Im Gespräch mit einem jungen Mann, der im PIG arbeitet, wird deutlich wie es zu solchen Mängeln kommen kann: dem Zentrum stehen 30 Euro pro Person und Tag zu, wird die maximale Auslastung jedoch überschritten und es werden mehr Personen in der Einrichtung aufgenommen, sinkt der Tagessatz auf etwa 10 Euro. Diese Situation wird, nicht ohne Grund, 'Notstandsdiät' genannt. Trotzdem wird versucht, so wird mir berichtet, einen Lehrer für den Italienischunterricht ins Zentrum zu holen. Auch an dieser Stelle wird deutlich, dass die Caritas nicht taub ist gegenüber den Bedürfnissen der Migranten sondern, dass sie Unterstützung für ihre Arbeit benötigt.

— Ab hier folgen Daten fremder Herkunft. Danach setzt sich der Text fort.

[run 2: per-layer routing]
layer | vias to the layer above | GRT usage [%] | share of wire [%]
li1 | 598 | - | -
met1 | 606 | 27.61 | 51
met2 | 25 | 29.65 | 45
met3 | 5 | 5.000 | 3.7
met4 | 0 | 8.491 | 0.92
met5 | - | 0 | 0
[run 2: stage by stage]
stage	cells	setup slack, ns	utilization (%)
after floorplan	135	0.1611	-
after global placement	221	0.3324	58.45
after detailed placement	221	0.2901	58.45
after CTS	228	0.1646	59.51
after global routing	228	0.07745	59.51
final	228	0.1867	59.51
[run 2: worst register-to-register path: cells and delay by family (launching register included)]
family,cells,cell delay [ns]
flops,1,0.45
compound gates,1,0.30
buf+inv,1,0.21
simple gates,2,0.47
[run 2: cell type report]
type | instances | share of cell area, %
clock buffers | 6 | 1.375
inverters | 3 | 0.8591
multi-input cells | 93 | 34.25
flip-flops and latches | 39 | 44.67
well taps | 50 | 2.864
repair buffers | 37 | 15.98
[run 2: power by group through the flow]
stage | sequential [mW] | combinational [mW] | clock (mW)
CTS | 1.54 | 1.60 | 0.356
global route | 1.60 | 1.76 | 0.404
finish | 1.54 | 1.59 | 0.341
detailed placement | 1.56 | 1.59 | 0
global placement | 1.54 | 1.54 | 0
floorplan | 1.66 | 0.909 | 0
**config.mk**
```make
export PLATFORM = sky130hd
export DESIGN_NAME = llsc_mem_unit
export DESIGN_NICKNAME = d
export VERILOG_FILES = /design/src/rtl/llsc_mem_unit_pkg.sv /design/src/rtl/llsc_mem_unit_llbit.sv /design/src/rtl/llsc_mem_unit.sv
export SDC_FILE = /design/constraint.sdc
export NUM_CORES = 1
export LEC_CHECK = 0
export CORE_MARGIN = 2
export CORE_UTILIZATION = 30
export DETAILED_ROUTE_END_ITERATION = 10
export GPL_ROUTABILITY_DRIVEN = 0
export PLACE_DENSITY = 0.72
export SYNTH_ARGS = -nofsm -noshare
export SYNTH_HDL_FRONTEND = slang
export SYNTH_SLANG_ARGS = --single-unit
export TNS_END_PERCENT = 100
```
**constraint.sdc**
```tcl
create_clock -name clk -period 5.8 [get_ports clk]
set_input_delay 0.58 -clock clk [delete_from_list [all_inputs] [get_ports clk]]
set_output_delay 0.58 -clock clk [all_outputs]
set_load 0.01 [all_outputs]
```
**src/rtl/llsc_mem_unit_pkg.sv**
```systemverilog
// Shared definitions for the LL/SC memory-access helper.
//   op_e      : MEM-stage memory operation encoding carried on op_i
//   LLBIT_RST : committed LLbit value after reset
//   WORD_LSB  : number of address LSBs dropped to form a word address
package llsc_mem_unit_pkg;

  typedef enum logic [1:0] {
    OP_LOAD  = 2'b00,
    OP_LL    = 2'b01,
    OP_SC    = 2'b10,
    OP_STORE = 2'b11
  } op_e;

  localparam logic        LLBIT_RST = 1'b0;
  localparam int unsigned WORD_LSB  = 2;

endpackage

```
**src/rtl/llsc_mem_unit_llbit.sv**
```systemverilog
// Committed LLbit and link address (the architectural copy, as written back
// by the WB-equivalent commit).
//   clk, rst  : core clock, asynchronous active-high reset
//   flush_i   : exception/ERET flush; clears LLbit, keeps the link address
//   commit_i  : write llbit_i/link_i into the committed registers
//   llbit_i   : LLbit value being committed
//   link_i    : link word address being committed
//   llbit_o   : committed LLbit
//   link_o    : committed link word address
module llbit_reg
  import llsc_mem_unit_pkg::*;
#(
  parameter int unsigned ADDR_W = 32
) (
  input  logic              clk,
  input  logic              rst,
  input  logic              flush_i,
  input  logic              commit_i,
  input  logic              llbit_i,
  input  logic [ADDR_W-1:0] link_i,
  output logic              llbit_o,
  output logic [ADDR_W-1:0] link_o
);

  logic              llbit_q;
  logic [ADDR_W-1:0] link_q;

  always_ff @(posedge clk or posedge rst) begin
    if (rst) begin
      llbit_q <= LLBIT_RST;
      link_q  <= '0;
    end else if (flush_i) begin
      llbit_q <= 1'b0;
    end else if (commit_i) begin
      llbit_q <= llbit_i;
      link_q  <= link_i;
    end
  end

  assign llbit_o = llbit_q;
  assign link_o  = link_q;

endmodule

```
**src/rtl/llsc_mem_unit.sv**
```systemverilog
// MEM-stage LL/SC helper: turns load/LL/SC/store requests into data_ram
// strobes, owns the LLbit and link address, and returns the SC status.
// A one-entry pending stage (mirroring MEM/WB) is forwarded so that
// back-to-back LL/SC pairs observe the most recent LLbit.
//   clk, rst     : core clock, asynchronous active-high reset
//   req_valid_i  : MEM stage holds a memory instruction
//   op_i         : 00 load, 01 LL, 10 SC, 11 store
//   addr_i       : effective address
//   wdata_i      : store data
//   stall_i      : freeze all state, suppress writes
//   flush_i      : kill request, clear LLbit, drop pending update
//   mem_rdata_i  : data_ram combinational read data
//   mem_ce_o/mem_we_o/mem_addr_o/mem_sel_o/mem_data_o : data_ram interface
//   result_o     : load data or SC status
//   llbit_o      : forwarded LLbit
//   link_addr_o  : forwarded link word address
module llsc_mem_unit
  import llsc_mem_unit_pkg::*;
#(
  parameter int unsigned ADDR_W     = 32,
  parameter bit          CHECK_ADDR = 1'b1
) (
  input  logic              clk,
  input  logic              rst,
  input  logic              req_valid_i,
  input  logic [1:0]        op_i,
  input  logic [ADDR_W-1:0] addr_i,
  input  logic [31:0]       wdata_i,
  input  logic              stall_i,
  input  logic              flush_i,
  input  logic [31:0]       mem_rdata_i,
  output logic              mem_ce_o,
  output logic              mem_we_o,
  output logic [ADDR_W-1:0] mem_addr_o,
  output logic [3:0]        mem_sel_o,
  output logic [31:0]       mem_data_o,
  output logic [31:0]       result_o,
  output logic              llbit_o,
  output logic [ADDR_W-1:0] link_addr_o
);

  logic              pend_valid_q, pend_valid_d;
  logic              pend_val_q,   pend_val_d;
  logic [ADDR_W-1:0] pend_addr_q,  pend_addr_d;

  logic              llbit_c;
  logic [ADDR_W-1:0] link_c;
  logic              eff_ll;
  logic [ADDR_W-1:0] eff_link;
  logic [ADDR_W-1:0] word_addr;
  logic              active;
  logic              link_hit;
  logic              commit;
  logic              unused_addr_lsbs;

  assign word_addr        = {addr_i[ADDR_W-1:WORD_LSB], {WORD_LSB{1'b0}}};
  assign unused_addr_lsbs = ^addr_i[WORD_LSB-1:0];

  // Forward the not-yet-committed update over the committed copy.
  assign eff_ll   = pend_valid_q ? pend_val_q  : llbit_c;
  assign eff_link = pend_valid_q ? pend_addr_q : link_c;

  assign llbit_o     = eff_ll;
  assign link_addr_o = eff_link;

  assign active   = req_valid_i && !flush_i && !rst;
  assign link_hit = (word_addr == eff_link);

  always_comb begin
    mem_ce_o     = 1'b0;
    mem_we_o     = 1'b0;
    mem_addr_o   = '0;
    mem_sel_o    = '0;
    mem_data_o   = '0;
    result_o     = '0;
    pend_valid_d = 1'b0;
    pend_val_d   = 1'b0;
    pend_addr_d  = eff_link;
    if (active) begin
      unique case (op_e'(op_i))
        OP_LOAD: begin
          mem_ce_o   = 1'b1;
          mem_addr_o = word_addr;
          mem_sel_o  = 4'hF;
          result_o   = mem_rdata_i;
        end
        OP_LL: begin
          mem_ce_o     = 1'b1;
          mem_addr_o   = word_addr;
          mem_sel_o    = 4'hF;
          result_o     = mem_rdata_i;
          pend_valid_d = 1'b1;
          pend_val_d   = 1'b1;
          pend_addr_d  = word_addr;
        end
        OP_SC: begin
          if (eff_ll && (!CHECK_ADDR || link_hit)) begin
            mem_ce_o     = 1'b1;
            mem_we_o     = 1'b1;
            mem_addr_o   = word_addr;
            mem_sel_o    = 4'hF;
            mem_data_o   = wdata_i;
            result_o     = 32'd1;
            pend_valid_d = 1'b1;
          end
        end
        OP_STORE: begin
          mem_ce_o   = 1'b1;
          mem_we_o   = 1'b1;
          mem_addr_o = word_addr;
          mem_sel_o  = 4'hF;
          mem_data_o = wdata_i;
          if (CHECK_ADDR && link_hit) begin
            pend_valid_d = 1'b1;
          end
        end
        default: ;
      endcase
    end
    // A stalled cycle is replayed, so it must not write now.
    if (stall_i) begin
      mem_we_o = 1'b0;
    end
  end

  always_ff @(posedge clk or posedge rst) begin
    if (rst) begin
      pend_valid_q <= 1'b0;
      pend_val_q   <= 1'b0;
      pend_addr_q  <= '0;
    end else if (flush_i) begin
      pend_valid_q <= 1'b0;
    end else if (!stall_i) begin
      pend_valid_q <= pend_valid_d;
      pend_val_q   <= pend_val_d;
      pend_addr_q  <= pend_addr_d;
    end
  end

  assign commit = pend_valid_q && !stall_i && !flush_i;

  llbit_reg #(
    .ADDR_W (ADDR_W)
  ) u_llbit_reg (
    .clk      (clk),
    .rst      (rst),
    .flush_i  (flush_i),
    .commit_i (commit),
    .llbit_i  (pend_val_q),
    .link_i   (pend_addr_q),
    .llbit_o  (llbit_c),
    .link_o   (link_c)
  );

endmodule

```
==> metrics.md, run 1 <==
| Metric | Value |
|---|---|
| Crit. path cell count | 8 |
| Clock tree root buffer cell | clkbuf_16 |
| Initial antenna violation count | 0 |
| WL met2 | 7010 um |
| Drt first pass iters | 4 |
| R2r startpoint | pend_valid_q |
| WL met3 | 952 um |
| CP Class | reg -> out |
| Initial DRC Count | 136 |
| Drt drc | 0 |
| Clock tree buffer depth | 2 |
| Antenna cell count | 0 |
| # rows | 43 |
| Via Count | 3813 |
| Pwr/cell area | 174 nW/um2 |
| DR WL/cell | 16.4 um |
| Via-to-Cell Ratio | 4.60 |
| Commonest non-fill, non-tap cell in the layout | clkdlybuf4s50_1 |
| FF-to-FF setup slack | 2.82 ns |
| WL met1 | 5490 um |
| RSZ-0062 raised after global routing | false |
| Hold buffers post-CTS | 0 |
| First-pass GRT wire length | 20100 um |
| Final core occ | 50.7% |
| Clock slew at reported path FFs | 0.06 ns |
| Post-route ant nets | 0 |
| Most frequent cells in the layout | clkdlybuf4s50_1, and2_1, dfrtp_1, mux2_2, nand2_1 |
| Hold Vio Cnt, Final | 0 |
| Fmax | 0.209 GHz |
| Worst Setup SP | pend_valid_q |
| DR top layer | met4 |
| Final worst-path cycle share | 82.7% |
| Tot GR Track Use | 17.1% |
| Worst path slowest cell | dfrtp_2 |
| Nets | 747 |
| Setup tns final | 0 ns |
| Area grow syn2layout | 64.3% |
| Worst hold path type | reg -> reg |
| Fin crit period | 4.79 ns |
| Setup violations, final | 0 |
| Mean Syn Cell Area | 10.1 um2 |
| Worst path max stage delay | 1.00 ns |
| Initial Util | 30.8% |
| Top cell type's share of synthesized area | 39.0% |
| CP Cell Sequence | mux2_2, xor2_1, nor4_1, nand4_1, o31ai_4, buf_4, and2_1, clkdlybuf4s50_1 |
| Sequential area share after synthesis | 39.0% |
| Core Region | 13900 um2 |
| Worst setup EP type | primary output |
| PortBufs | 233 |
| Hold depth | 2 |
| Length in cells of the worst reg-to-reg path | 6 |
| CTS Sinks | 67 |
| Share of cells above drive strength 1 | 14.5% |
| Largest cells by area after synthesis | dfrtp_1, mux2_2, and2_1 |
| HP Start | pend_addr_q[12] |
| Post-DP HPWL | 10100 um |
| Slew headroom | 26.0% |
| # IOs | 238 |
| Max-cap violations | 0 |
| Yosys Warn Count | 0 |
| Die Wd | 124 um |
| Worst-margin pin slew | 1.11 ns |
| Drt total wl | 13600 um |
| Max FO, Critical Path | 38 |
| Die area | 15300 um2 |
| DIE HEIGHT | 124 um |
| Fin. max-slew vios | 0 |
| GR Overflow Total | 0 |
| CTS Buf Count | 9 |
| Maximum number of pins on one net before global-route repair | 68 |
| Status | finished, final reports clean |
| Clock Latency Late Sink | 0.33 ns |
| Vias in the first global route | 3831 |
| Netlist cell types | 30 |
| Static Leak | 3.16 nW |
| Crit-path leading delay family | flip-flops |
| Peak VDD IR | 0.000159 V |
| TritonCTS clock tree | yes |
| Synth area leader | dfrtp_1 |
| Cell area after synthesis | 4300 um2 |
| Worst setup SP type | register |
| Post-CTS Setup Bufs | 0 |
| Cts repair resizes | 0 |
| Number of buffer and inverter stages on the critical path | 2 |
| Flops & latches, synth | 67 |
| Arrival time worst endpoint | 4.21 ns |
| Max H-tree Level | 3 |
| Skew final | 0.00736 ns |
| Synth Instances | 426 |
| WP data required | 5.22 ns |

Noch immer im Gespräch mit einem Mitarbeiter taucht das Problem der Vergaben und Verlegungen in andere Zentren auf. Die Zuweisung neu angekommener Migranten erfolgt glücklicherweise meist nach Nationalität aber das ist nicht immer so. Der einzige Pakistaner der ins San Carlo geschickt wurde, kommt häufig ins PIG, um andere Pakistaner zu treffen. Da er weder Englisch noch Französisch spricht, kann er sich mit den Afrikanern im San Carlo nicht verständigen. Die Präfektur teilt Entscheidungen über Verlegungen vier bis fünf Tage vor der Durchführung mit. Das einzige soziale Netz, das sich Migranten im Laufe von Monaten in den Zentren aufbauen, ist das zu ihren Landsleuten, denn wenn sie die Zentren auch tagsüber verlassen könnten, die Sprachbarriere und das Fehlen einer sozialen und kulturellen Mediation reduziert die Interaktion mit der lokalen Wirklichkeit. Die Entscheidungen von 'Oben' mögen zwar technische Details miteinbeziehen, wahrscheinlich aber keine menschlichen Begebenheiten. Ganz zu Schwiegen von Verlegungen außerhalb der Stadt. Ich war Zeuge eines Gesprächs zwischen einem jungen Nigerianer, welcher nach Partinico (Provinz von Palermo) verlegt wurde und einer Mitarbeiterin des außerordentlichen Aufnahme-Zentrums San Carlo. Der Migrant versuchte die Mitarbeiterin zu überreden, ihm die Rückkehr ins San Carlo zu erlauben. Wie mir die Mitarbeiterin darauf erklärt, sei es schon öfters vorgekommen, dass Migranten nachdem sie nach Partinico verlegt wurden, versucht haben zurückzukehren. Eine Gruppe musste sogar für eine Nacht im San Carlo untergebracht werden bevor sie am nächsten Tag wieder weggebracht wurden. Doch angesichts der andauernden und zahlreichen Neuankünfte ist es nicht möglich neue Personen aufzunehmen ohne andere zu verlegen. Die Schwerfälligkeit des bürokratischen Prozedere führt dazu, dass Migranten ein Zentrum verlassen, um im nächsten aufgenommen zu werden, ohne in der Zwischenzeit eine Aufenthaltsgenehmigung bekommen zu haben. Das System der außerordentlichen Aufnahme-Zentren ähnelt eher einem Tetris als einem durchdachten Vorgang.